Essa é a questão. É a
primeira, a última e a mais importante pergunta do discipulado cristão. No
Evangelho de João, é a primeira pergunta que Jesus faz àqueles que viriam a segui-lo.
Quando dois futuros discípulos, arrebatados pelo entusiasmo de João Batista,
começam a segui-lo, Jesus se volta rapidamente e pergunta de forma incisiva:
“... Que desejais?...” (Jo 1.38). Essa é a questão implícita em quase
todas as demais perguntas que Jesus faz a cada um de nós. “Você virá e me seguirá?
” é outra versão de “Que desejais? ”, assim como a pergunta fundamental que
Jesus faz ao seu discípulo errante, Pedro: “... tu me amas?...”

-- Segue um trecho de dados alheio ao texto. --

### src/hw/l1cm_pkg.sv
// Package for the L1 cache maintenance register block.
// Holds register addresses, operand masks, field positions and the operation codes.
// Assumes its users import it whole and need no other shared definitions.
package l1cm_pkg;

  ////////////////////////////////////////////////////////////////////////////////
  // Register addresses inside the private peripheral region.
  localparam logic [31:0] L1CM_ADDR_IINV_ALL     = 32'hE000EF50; // Instruction invalidate all.
  localparam logic [31:0] L1CM_ADDR_RSVD_54      = 32'hE000EF54; // Reserved hole, reads zero.
  localparam logic [31:0] L1CM_ADDR_IINV_POU     = 32'hE000EF58; // Instruction invalidate by address.
  localparam logic [31:0] L1CM_ADDR_DINV_POC     = 32'hE000EF5C; // Data invalidate by address.
  localparam logic [31:0] L1CM_ADDR_DINV_SW      = 32'hE000EF60; // Data invalidate by set/way.
  localparam logic [31:0] L1CM_ADDR_DCLN_POU     = 32'hE000EF64; // Data clean by address, unification.
  localparam logic [31:0] L1CM_ADDR_DCLN_POC     = 32'hE000EF68; // Data clean by address, coherency.
  localparam logic [31:0] L1CM_ADDR_DCLN_SW      = 32'hE000EF6C; // Data clean by set/way.
  localparam logic [31:0] L1CM_ADDR_DCI_POC      = 32'hE000EF70; // Data clean and invalidate by address.
  localparam logic [31:0] L1CM_ADDR_DCI_SW       = 32'hE000EF74; // Data clean and invalidate by set/way.
  localparam logic [31:0] L1CM_ADDR_BP_INV_ALL   = 32'hE000EF78; // Branch predictor hole, read zero.

  ////////////////////////////////////////////////////////////////////////////////
  // Operand layouts.
  localparam logic [31:0] L1CM_ADDR_OPND_MASK    = 32'hFFFFFFE0; // Address bits 31 down to 5 kept.
  localparam logic [31:0] L1CM_SW_OPND_MASK      = 32'hC0003FE0; // Way 31:30 and set 13:5 kept.
  localparam logic [31:0] L1CM_ZERO_WORD         = 32'h00000000; // Read data of every register.
  localparam int          L1CM_SW_SET_LSB        = 5;            // Set index starts at this bit.
  localparam int          L1CM_SW_WAY_MSB        = 30;           // Way index aligns toward this bit.

  ////////////////////////////////////////////////////////////////////////////////
  // Fields of registers outside this block.
  localparam int          L1CM_DATA_CACHE_ENABLE_BIT_BIT        = 16;           // Data cache enable in config control.
  localparam int          L1CM_INSTR_CACHE_ENABLE_BIT_BIT        = 17;           // Instruction cache enable.
  localparam int          L1CM_CSIZE_WAY_LSB     = 3;            // Way count minus one, low bit.
  localparam int          L1CM_CSIZE_WAY_W       = 10;           // Way count minus one, width.
  localparam int          L1CM_CSIZE_SET_LSB     = 13;           // Set count minus one, low bit.
  localparam int          L1CM_CSIZE_SET_W       = 15;           // Set count minus one, width.

  ////////////////////////////////////////////////////////////////////////////////
  // Operations handed to the cache arrays.
  typedef enum logic [3:0] {
    L1CM_OP_NONE,
    L1CM_OP_IINV_ALL,
    L1CM_OP_IINV_POU,
    L1CM_OP_DINV_POC,
    L1CM_OP_DINV_SW,
    L1CM_OP_DCLN_POU,
    L1CM_OP_DCLN_POC,
    L1CM_OP_DCLN_SW,
    L1CM_OP_DCI_POC,
    L1CM_OP_DCI_SW
  } l1cm_op_t;

  // Sequencer states.
  typedef enum logic [0:0] {
    L1CM_ST_IDLE,
    L1CM_ST_BUSY
  } l1cm_state_t;

endpackage : l1cm_pkg

### src/hw/l1cm_maint.sv
// L1 cache maintenance register block: decodes maintenance writes and drives one operation at a time.
// Assumes the core presents one access at a time and holds it until taken, and that the cache
// arrays acknowledge each operation with a one-cycle done pulse on the same clock.
//
// Contract
// [RULE1] Unprivileged access answered with bus fault.
// [RULE2] Invalidate-all write clears instruction cache.
// [RULE3] Branch predictor location reads zero, ignored.
// [RULE4] Address operand keeps bits 31 to 5.
// [RULE5] Each address register decodes its own operation.
// [RULE6] Set/way registers drop reserved bits, read zero.
// [RULE7] Set/way operand targets exactly one line.
// [RULE8] Operations complete strictly in issue order.
// [RULE9] Maintenance faults reported asynchronously, never lockup.
// [RULE10] Barrier held until operations have finished.
// [RULE11] Requester puts barrier before maintenance operation.
// [RULE12] Requester invalidates caches before first enable.
// [RULE13] Requester invalidates before re-enable if memory changed.
// [RULE14] Requester cleans data cache when disabling it.
// [RULE15] Cache enables sit at config bits 16, 17.
// [RULE16] Requester issues data then instruction barrier.
// [RULE17] Self-modifying code: clean, invalidate, barriers.
// [RULE18] Whole data cache reachable by set/way sweep.
// [RULE19] Address operation acts only on present line.
`timescale 1ns/1ns

module l1cm_maint
  import l1cm_pkg::*;
(
  input  wire logic               ref_clk,        // Processor clock, 10 MHz.
  input  wire logic               rst_b,          // Asynchronous reset, active low.
  input  wire logic               ce,             // Clock enable, freezes all state while low.
  input  wire logic               req_valid,      // Access to the maintenance space is offered.
  input  wire logic               req_write,      // High for a store, low for a load.
  input  wire logic               req_priv,       // High when the access is privileged.
  input  wire logic [31:0]        req_addr,       // Byte address of the access.
  input  wire logic [31:0]        req_wdata,      // Store data.
  output logic                    req_ready,      // Access is taken in a cycle where this is high.
  output logic                    resp_valid,     // One-cycle answer to a taken access.
  output logic                    resp_fault,     // Answer carries a bus fault.
  output logic [31:0]             resp_rdata,     // Load data, always zero.
  input  wire logic               dsb_req,        // Data barrier waiting in the core.
  output logic                    dsb_ack,        // One-cycle release of the barrier.
  output logic                    op_valid,       // Operation offered to the cache arrays.
  output l1cm_pkg::l1cm_op_t      op_code,        // Which operation.
  output logic [31:0]             op_operand,     // Masked address or set/way word.
  input  wire logic               op_done,        // Arrays finished the offered operation.
  input  wire logic               op_error,       // Arrays report a fault with the done pulse.
  output logic                    async_fault,    // One-cycle imprecise bus fault pulse.
  input  wire logic [31:0]        ccr_value,      // Config control register, held outside.
  output logic                    dcache_on,      // Registered data cache enable.
  output logic                    icache_on       // Registered instruction cache enable.
);
  import l1cm_pkg::*;

  ////////////////////////////////////////////////////////////////////////////////
  // All state of the block in one word.
  typedef struct packed {
    l1cm_state_t state;        // Sequencer state.
    logic        req_ready;    // Registered ready.
    logic        resp_valid;   // Registered answer strobe.
    logic        resp_fault;   // Registered fault flag of the answer.
    logic [31:0] resp_rdata;   // Registered load data.
    logic        dsb_ack;      // Registered barrier release.
    logic        op_valid;     // Registered operation strobe.
    l1cm_op_t    op_code;      // Registered operation code.
    logic [31:0] op_operand;   // Registered operand.
    logic        async_fault;  // Registered fault pulse.
    logic        dcache_on;    // Registered data cache enable.
    logic        icache_on;    // Registered instruction cache enable.
  } l1cm_regs_t;

  l1cm_regs_t  st;             // Current state.
  l1cm_regs_t  next_st;        // Next state.
  logic        take;           // Access taken this cycle.
  l1cm_op_t    dec_op;         // Operation decoded from the address.
  logic [31:0] dec_mask;       // Operand mask for that operation.

  assign take = ce && req_valid && st.req_ready;

  ////////////////////////////////////////////////////////////////////////////////
  // Address decode. Unlisted addresses, the reserved hole and the branch predictor
  // location decode to no operation, so they read zero and drop writes.
  always_comb
  begin
    dec_op   = L1CM_OP_NONE;
    dec_mask = L1CM_ZERO_WORD;
    case (req_addr)
      // [RULE2] Invalidate all.
      L1CM_ADDR_IINV_ALL:
      begin
        dec_op   = L1CM_OP_IINV_ALL;
        dec_mask = L1CM_ZERO_WORD;
      end
      // [RULE5] Per-register decode.
      L1CM_ADDR_IINV_POU:
      begin
        dec_op   = L1CM_OP_IINV_POU;
        dec_mask = L1CM_ADDR_OPND_MASK;
      end
      L1CM_ADDR_DINV_POC:
      begin
        dec_op   = L1CM_OP_DINV_POC;
        dec_mask = L1CM_ADDR_OPND_MASK;
      end
      L1CM_ADDR_DCLN_POU:
      begin
        dec_op   = L1CM_OP_DCLN_POU;
        dec_mask = L1CM_ADDR_OPND_MASK;
      end
      L1CM_ADDR_DCLN_POC:
      begin
        dec_op   = L1CM_OP_DCLN_POC;
        dec_mask = L1CM_ADDR_OPND_MASK;
      end
      L1CM_ADDR_DCI_POC:
      begin
        dec_op   = L1CM_OP_DCI_POC;
        dec_mask = L1CM_ADDR_OPND_MASK;
      end
      // [RULE6] Set/way registers.
      L1CM_ADDR_DINV_SW:
      begin
        dec_op   = L1CM_OP_DINV_SW;
        dec_mask = L1CM_SW_OPND_MASK;
      end
      L1CM_ADDR_DCLN_SW:
      begin
        dec_op   = L1CM_OP_DCLN_SW;
        dec_mask = L1CM_SW_OPND_MASK;
      end
      L1CM_ADDR_DCI_SW:
      begin
        dec_op   = L1CM_OP_DCI_SW;
        dec_mask = L1CM_SW_OPND_MASK;
      end
      // [RULE3] Branch predictor ignored.
      L1CM_ADDR_BP_INV_ALL:
      begin
        dec_op   = L1CM_OP_NONE;
        dec_mask = L1CM_ZERO_WORD;
      end
      default:
      begin
        dec_op   = L1CM_OP_NONE;
        dec_mask = L1CM_ZERO_WORD;
      end
    endcase
  end

  ////////////////////////////////////////////////////////////////////////////////
  // Next-state logic. Only one operation is ever outstanding; the access port stalls
  // while it runs. That costs throughput but makes issue order the completion order.
  always_comb
  begin
    next_st             = st;
    next_st.resp_valid  = 1'b0;
    next_st.resp_fault  = 1'b0;
    next_st.resp_rdata  = L1CM_ZERO_WORD;
    next_st.dsb_ack     = 1'b0;
    next_st.async_fault = 1'b0;
    // [RULE15] Cache enable bits.
    next_st.dcache_on   = ccr_value[L1CM_DATA_CACHE_ENABLE_BIT_BIT];
    next_st.icache_on   = ccr_value[L1CM_INSTR_CACHE_ENABLE_BIT_BIT];
    case (st.state)
      L1CM_ST_IDLE:
      begin
        if (take)
        begin
          next_st.resp_valid = 1'b1;
          // [RULE1] Unprivileged gets fault.
          if (!req_priv)
          begin
            next_st.resp_fault = 1'b1;
          end
          else if (req_write && (dec_op != L1CM_OP_NONE))
          begin
            // [RULE4] Address operand masked; set/way operand masked likewise.
            // [RULE7] One line selected.
            // [RULE18] Every set/way accepted.
            next_st.op_valid   = 1'b1;
            next_st.op_code    = dec_op;
            next_st.op_operand = req_wdata & dec_mask;
            next_st.state      = L1CM_ST_BUSY;
            next_st.req_ready  = 1'b0;
          end
        end
        else if (dsb_req && !st.dsb_ack)
        begin
          // [RULE10] Barrier released only when idle.
          next_st.dsb_ack = 1'b1;
        end
      end
      L1CM_ST_BUSY:
      begin
        // [RULE8] Hold until the arrays finish.
        // [RULE19] Arrays act on the one line only.
        if (op_done)
        begin
          next_st.op_valid   = 1'b0;
          next_st.op_code    = L1CM_OP_NONE;
          next_st.state      = L1CM_ST_IDLE;
          next_st.req_ready  = 1'b1;
          // [RULE9] Imprecise fault pulse.
          next_st.async_fault = op_error;
        end
      end
      default:
      begin
        next_st.state     = L1CM_ST_IDLE;
        next_st.op_valid  = 1'b0;
        next_st.req_ready = 1'b1;
      end
    endcase
  end

  ////////////////////////////////////////////////////////////////////////////////
  // State register with clock enable; reset loads constants only.
  always_ff @(posedge ref_clk or negedge rst_b)
  begin
    if (!rst_b)
    begin
      st             <= '0;
      st.state       <= L1CM_ST_IDLE;
      st.req_ready   <= 1'b1;
      st.op_code     <= L1CM_OP_NONE;
    end
    else if (ce)
    begin
      st <= next_st;
    end
  end

  // Outputs straight from the state register.
  assign req_ready   = st.req_ready;
  assign resp_valid  = st.resp_valid;
  assign resp_fault  = st.resp_fault;
  assign resp_rdata  = st.resp_rdata;
  assign dsb_ack     = st.dsb_ack;
  assign op_valid    = st.op_valid;
  assign op_code     = st.op_code;
  assign op_operand  = st.op_operand;
  assign async_fault = st.async_fault;
  assign dcache_on   = st.dcache_on;
  assign icache_on   = st.icache_on;
endmodule // l1cm_maint

### config.mk
export PLATFORM = sky130hd
export DESIGN_NAME = l1cm_maint
export DESIGN_NICKNAME = d
export VERILOG_FILES = /design/src/hw/l1cm_pkg.sv /design/src/hw/l1cm_maint.sv
export SDC_FILE = /design/constraint.sdc
export NUM_CORES = 1
export LEC_CHECK = 0
export ABC_CLOCK_PERIOD_IN_PS = 1800
export BUFFER_PORTS_ARGS = -buffer_cell sky130_fd_sc_hd__buf_2
export CAP_MARGIN = 20
export CORE_AREA = 2 2 96 70
export CTS_CLUSTER_SIZE = 25
export DETAILED_ROUTE_END_ITERATION = 8
export DIE_AREA = 0 0 98 72
export MAX_ROUTING_LAYER = met4
export PLACE_DENSITY = 0.82
export REMOVE_ABC_BUFFERS = 1
export SKIP_CTS_REPAIR_TIMING = 1
export SYNTH_ARGS = -nofsm -noshare
export SYNTH_HDL_FRONTEND = slang
export SYNTH_SLANG_ARGS = --single-unit
### constraint.sdc
create_clock -name ref_clk -period 1.8 [get_ports ref_clk]
set_input_delay 0.36 -clock ref_clk [delete_from_list [all_inputs] [get_ports ref_clk]]
set_output_delay 0.36 -clock ref_clk [all_outputs]
set_load 0.02 [all_outputs]
# After elaboration in Yosys (flattened, before gate mapping)
# Cells that the tools add are included.
# totals
wordCells	55
out_inout_bits	76
regBits	45
# classes
n_eq_ne	13
bitwise	2
n_mux	19
reduce_logical	10
# ops
cell	count
32-bit equality test, second input constant	9
37-bit 2-to-1 mux	3
32-bit one-hot mux with 2 select lines	1
4-bit one-hot mux with 9 select lines	1
32-bit bitwise AND	1
5-bit one-hot mux with 2 select lines	1
5-bit AND reduction	2
2-bit 2-to-1 mux	4
2-bit != test, second input constant	4
1-bit 2-to-1 mux	6
5-bit 2-to-1 mux	1
5-bit OR reduction	1
1-bit logical AND	4
4-bit 2-to-1 mux	1
2-bit one-hot mux with 2 select lines	1
4-bit nonzero test	1
3-bit OR reduction	1
1-bit zero test	1
1-bit inverter	1

# Longest topological paths before layout
# depth
word_depth	8
depth_mapped	7

# Worst setup path before layout
# Ideal clock, no wire load.
# synth_timing
kind	input -> register
from	input req_addr[1]
to	register st (netlist bit op_operand[20])
setup_time_ns	0.079
t_arrival_ns	1.795
cell_stages	7
t_required_ns	1.721
path_buffers	2
slack_ns	-0.074
path_cell_list	or4b_4 -> nor4_4 -> nand3_2 -> nor2_2 -> buf_6 -> buf_12 -> mux2i_1
# synth_via
elab_chain_len	5
# synth_rtl
element	line	rtl
from (decl)	l1cm_maint.sv:36	input wire logic [31:0] req_addr,
32-bit equality test	l1cm_maint.sv:88	case (req_addr)
4-bit one-hot mux with 9 select lines	l1cm_maint.sv:88	
4-bit nonzero test	l1cm_maint.sv:176	else if (req_write && (dec_op != L1CM_OP_NONE))
1-bit logical AND	l1cm_maint.sv:176	
5-bit AND reduction (no line)	n/a	
to (signal assigned)	l1cm_maint.sv:230	st <= next_st;
to (decl)	l1cm_maint.sv:73	l1cm_regs_t st;
# Parallel ways exist; a longest one is shown, timed or not.
# A chain may end at the register's enable or synchronous reset.

# Final worst setup path
# layout_timing
from	input req_addr[1]
to	register st (netlist bit op_operand[8])
# The elaborated chain is that of the path after synthesis.

==> results.toml <==
[logic_synthesis]
syn_inst = 266
yosys_warnings = 0
synth_cell_types = 34
ys_top_cells_by_area = "dfrtp_1 40%, buf_4 21%, mux2i_1 12%"
syn_area_per_cell_sq_um = 9.262
synth_top_area_share_pct = 39.61
synth_seq_area_share_pct = 40.68
synth_seq_cells = 40
synth_area_leader_cell = "dfrtp_1"
syn-cell-area_sq_um = 2464

[cells_and_area]
antenna_cells = 0
area_growth_syn_to_layout_pct = 16.96
finalNonFillerCells = 428
fillCellCount = 610
drive_gt1_share_pct = 37.43
num-nets-final = 455
sequential_cell_area_sq_um = 1002
multi_input_comb_area_sq_um = 914.6

[timing]
rsz0062_at_grt = "true"
final_max_slew_viol_count = 0
hold_slack_ps = 44.43
finalSetupViolations = 0
max_clock_freq_mhz = 569.5
tightest_slew_ps = 508.4
final_hold_viol_count = 0
period_minus_slack_ps = 1756
post-route-period-util_pct = 97.55
slew_headroom_pct = 66.11
skew_ps = 5.049

[floorplan]
die_w_um = 98
dieHeight_um = 72
io_pins = 181
start_util_pct = 40.41
die_area_sq_um = 7056
num_rows = 24
coreArea_sq_um = 6096

[flow_run]
cap_violations = 0

[place]
dp_hpwl_um = 4034
port_buffers = 108
routabilityCongestion = 0.7739
dp_cells = 421

[pwr]
leakage_nw = 1.481
powerDensity_nw_per_um2 = 615.9
irDropWorstVdd_mv = 0.3873

[clock_tree]
cts_tree = "done"
htree_levels = 2
cts_buffer_depth = 2
root_buffer = "clkbuf_8"
clk_pin_slew_ps = 70
cts_buffers = 5
cts.sinks = 40
worstSkewPairLatency_ps = 280

[grt]
grt_pass1_vias = 1772
grt_start_max_net_pins = 22
antenna_found_initial = 0
grt_usage_pct = 14.12
grt_pass1_wl_um = 7845
grt_overflow = 0

[route]
vias_per_cell = 4.313
drtPass1Iterations = 4
routedWlPerCell_um = 11.54
drt_wl_total_um = 4941
antenna_left = 0
drt_iter0_drc = 63
drc = 0
via_count = 1846

[worst_setup_path]
path_cells = "buf_6, or4b_4, nor4_4, nand3_2, nor2_4, buf_12, mux2i_1"
crit_path_end_kind = "register"
cp_slowest_cell = "or4b_4"
start_kind = "input pin"
critPathKind = "input pin to register"
cp.arrival_ps = 1940
crit_fanout = 14
critical_path.max_stage_delay_ps = 580
critical_path_required_ps = 1990

[hold_path]
hold_class = "input pin to async pin"

[status]
status = "finished, final reports clean"
sequential cells by signal (all words and copies together) (netlist names):
| name | count |
|---|---|
| async_fault | 1 |
| dcache_on | 1 |
| dsb_ack | 1 |
| icache_on | 1 |
| op_code | 4 |
| op_operand | 27 |
| op_valid | 1 |
| req_ready | 1 |
| resp_fault | 1 |
| resp_valid | 1 |
| st | 1 |
area by class of cell:
type                            instances  share of cell area [%]
Inverter                               34                   4.429
Timing Repair Buffer                  115                   22.32
Tap cell                               78                   3.387
Multi-Input combinational cell        154                   31.74
Sequential cell                        40                   34.78
Clock buffer                            7                   3.343
final timing paths:
check,cells past startpoint,to,slack (ps),from
min,1,op_operand[8],40,rst_b
min reg2reg,2,op_valid,480,op_valid
max reg2reg,6,op_operand[8],90,req_ready
max in group asynchronous,2,req_ready,1200,rst_b
max,7,op_operand[8],40,req_addr[1]
min in group ref_clk,2,resp_fault,270,req_priv
power breakdown:
part | total (mW) | internal, mW | switching [mW]
Clock | 0.625 | 0.341 | 0.284
Sequential | 0.909 | 0.905 | 0.00364
Combinational | 0.241 | 0.0880 | 0.153
cell usage after synthesis:
library cell	count
nor4_1	3
nor2_2	1
nor4bb_1	2
buf_12	1
and4_1	1
mux2i_1	30
a21boi_0	1
nor3b_1	1
buf_4	69
a21oi_1	3
dfrtp_1	39
nand3_1	3
buf_2	1
nor2_1	1
nand4_1	2
or4b_4	1
mux2_2	2
or2_2	1
o211ai_1	1
nand2_1	45
xor2_1	1
nor4_4	1
o21ai_1	1
nand3_2	1
clkbuf_1	2
inv_1	34
nor4b_1	1
dfstp_2	1
conb_1	1
o22ai_1	4
buf_6	1
or3_1	1
nor2b_1	3
o21ai_0	6
cells by family (layout without fill, tap and decap cells):
family / count (synthesis) / in the layout / share of synthesized area (%)
DFF: 40 / 40 / 40.68
AOI/OAI and AO/OA: 16 / 16 / 3.656
and+or+nand+nor: 68 / 68 / 14.07
muxes: 32 / 32 / 13.10
xor gates and xnor gates: 1 / 1 / 0.3556
other: 1 / 37 / 0.1522
buffers and inverters: 108 / 156 / 27.98
cells in the final DEF, fill, tap and decap left out, types with 4 or more instances in the layout:
master    instances
buf_2           106
mux2i_1          30
conb_1           37
o21ai_0           6
nand2_1          44
dfrtp_1          39
o22ai_1           4
inv_1            34
buf_4             4
clkbuf_8          7
per-layer routing:
| metal | routed length (um) | track usage [%] | up-vias |
|---|---|---|---|
| met5 | 0 | - | - |
| met4 | 28 | 3.395 | 0 |
| met3 | 382 | 3.661 | 4 |
| met2 | 2355 | 22.91 | 81 |
| met1 | 2174 | 17.97 | 857 |
| li1 | - | - | 904 |
worst max-delay path, delay by kind of cell:
kind / cells / cell delay [ps]
mux: 1 / 240
simple gates: 4 / 1070
buf+inv: 2 / 260
metrics by stage:
stage                     setup TNS, ps  util [%]  worst slack [ps]  power, mW  area [sq um]
after CTS                             0     47.02             29.88      1.806          2867
after floorplan                  -24120         -            -830.8      1.040          2037
final                                 0     47.27             44.08      1.775          2882
after detailed placement          -6506     45.44            -262.2      1.164          2770
after global placement            -5648     45.44            -189.6      1.159          2770
after global routing             -90.03     47.27            -42.26      1.873          2882
(Power assumes the default switching activity.)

(Jo 21.16). Jesus não se encontra com Mateus, com João, ou mesmo com você
ou comigo e pergunta: “O que você sabe? ”. Ele nem mesmo pergunta: “Em que você
crê? ”. Pergunta: “O que você quer? ”. É a pergunta mais incisiva e penetrante
que Jesus pode nos fazer, porque precisamente nós somos o que queremos.
Nossas vontades, anseios
e desejos estão no cerne de nossa identidade, a fonte de onde fluem nossas
ações e comportamentos. Nosso querer reverbera o que há em nosso coração, o
epicentro da pessoa humana. Por isso, as Escrituras aconselham: “Acima de tudo
que se deve guardar, guarda o teu coração, porque dele procedem as fontes da
vida” (Pv 4.23). Poderíamos dizer que o discipulado é uma forma de você
exercer uma “curadoria”, exercer cuidados, estar atento quanto ao que ama e de
ser intencional quanto a isso. Assim, o discipulado diz mais respeito a
desejar, ansiar do que a conhecer e crer. A ordem de Jesus para que o sigamos é
um chamado a alinhar nossos amores e anseios aos dele — querer o que Deus quer,
desejar o que Deus deseja, ansiar pelo que Deus anseia e almejar por um mundo
onde ele é tudo em todas as coisas — uma visão que se resume na expressão “o
reino de Deus”. Jesus é um mestre que
não apenas instrui nosso intelecto, ele forma nossos próprios amores. Ele não
se contenta em apenas depositar novas ideias em nossa mente; ele busca nada menos
que nossos desejos, amores e anseios. Seu “ensino” não toca apenas no espaço
calmo, tranquilo e sereno da reflexão e da contemplação; ele é um mestre que
invade as regiões mais aquecidas e apaixonadas do coração. Ele é a Palavra que “penetra
até o ponto de dividir alma e espírito”; ele “é capaz de perceber os
pensamentos e intenções do coração” (Hb 4.12). Seguir a Jesus é tornar-se
um aluno do Rabi que nos ensina a amar; ser um discípulo de Jesus é
matricular-se na escola do amor. Jesus não é um catedrático. Sua escola do amor
ou da caridade não é como um auditório onde passivamente tomamos notas,
enquanto Jesus expõe fatos sobre si num discurso tedioso de PowerPoint,
carregado de texto.
Ainda assim,
frequentemente abordamos o discipulado como uma iniciativa principalmente
didática; como se tornar um discípulo de Jesus fosse um projeto
predominantemente intelectual, uma questão de conhecimentos a ser adquiridos.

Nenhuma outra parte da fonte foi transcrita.